Strategies for development of dengue virus inhibitors

Christian G. Noble, Yen Liang Chen, Hongping Dong, Feng Gu, Siew Pheng Lim, Wouter Schul, Qing Yin Wang, Pei Yong Shi

Research output: Contribution to journalReview articlepeer-review

234 Scopus citations

Abstract

Antiviral drug discovery is becoming increasingly important due to the global threat of viral disease pandemics. Many members of the genus Flavivirus are significant human pathogens, among which dengue virus (DENV) alone poses a public health threat to 2.5 billion worldwide, leading to 50-100 million human infections each year.
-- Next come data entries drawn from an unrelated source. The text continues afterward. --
[config.mk]
export PLATFORM = sky130hd
export DESIGN_NAME = piso_serializer
export DESIGN_NICKNAME = d
export VERILOG_FILES = /design/src/rtl/piso_serializer.sv
export SDC_FILE = /design/constraint.sdc
export NUM_CORES = 1
export LEC_CHECK = 0
export BUFFER_PORTS_ARGS = -buffer_cell sky130_fd_sc_hd__buf_4
export CORE_UTILIZATION = 45
export DETAILED_ROUTE_END_ITERATION = 7
export PLACE_DENSITY = 0.67
export SKIP_LAST_GASP = 1
export SLEW_MARGIN = 20
export SYNTH_ARGS = -nofsm -noshare
export SYNTH_HDL_FRONTEND = slang
export SYNTH_SLANG_ARGS = --single-unit
[constraint.sdc]
create_clock -name clk -period 2 [get_ports clk]
set_clock_uncertainty 0.15 [all_clocks]
set_input_delay 0 -clock clk [delete_from_list [all_inputs] [get_ports clk]]
set_output_delay 0 -clock clk [all_outputs]
set_load 0.005 [all_outputs]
Neither vaccine nor effective therapeutics is currently available for DENV. Development of a DENV vaccine has been challenging, because of the need to simultaneously immunize and induce a long-lasting protection against all four serotypes of DENV; an incompletely immunized individual may be sensitized to life-threatening dengue hemorrhagic fever or dengue shock syndrome. The challenges associated with vaccine development have underscored the importance of development of antiviral therapies for DENV and other flaviviruses. Here we review the strategies to identify inhibitors for DENV therapy. Both viral and host proteins essential for viral replication cycle are potential targets for antiviral development. Inhibitors could be identified by multiple approaches, including enzyme-based screening, viral replication-based screening, structure-based rational design, virtual screening, and fragment-based screening. The strategies discussed in this report should be applicable to antiviral development of other viruses.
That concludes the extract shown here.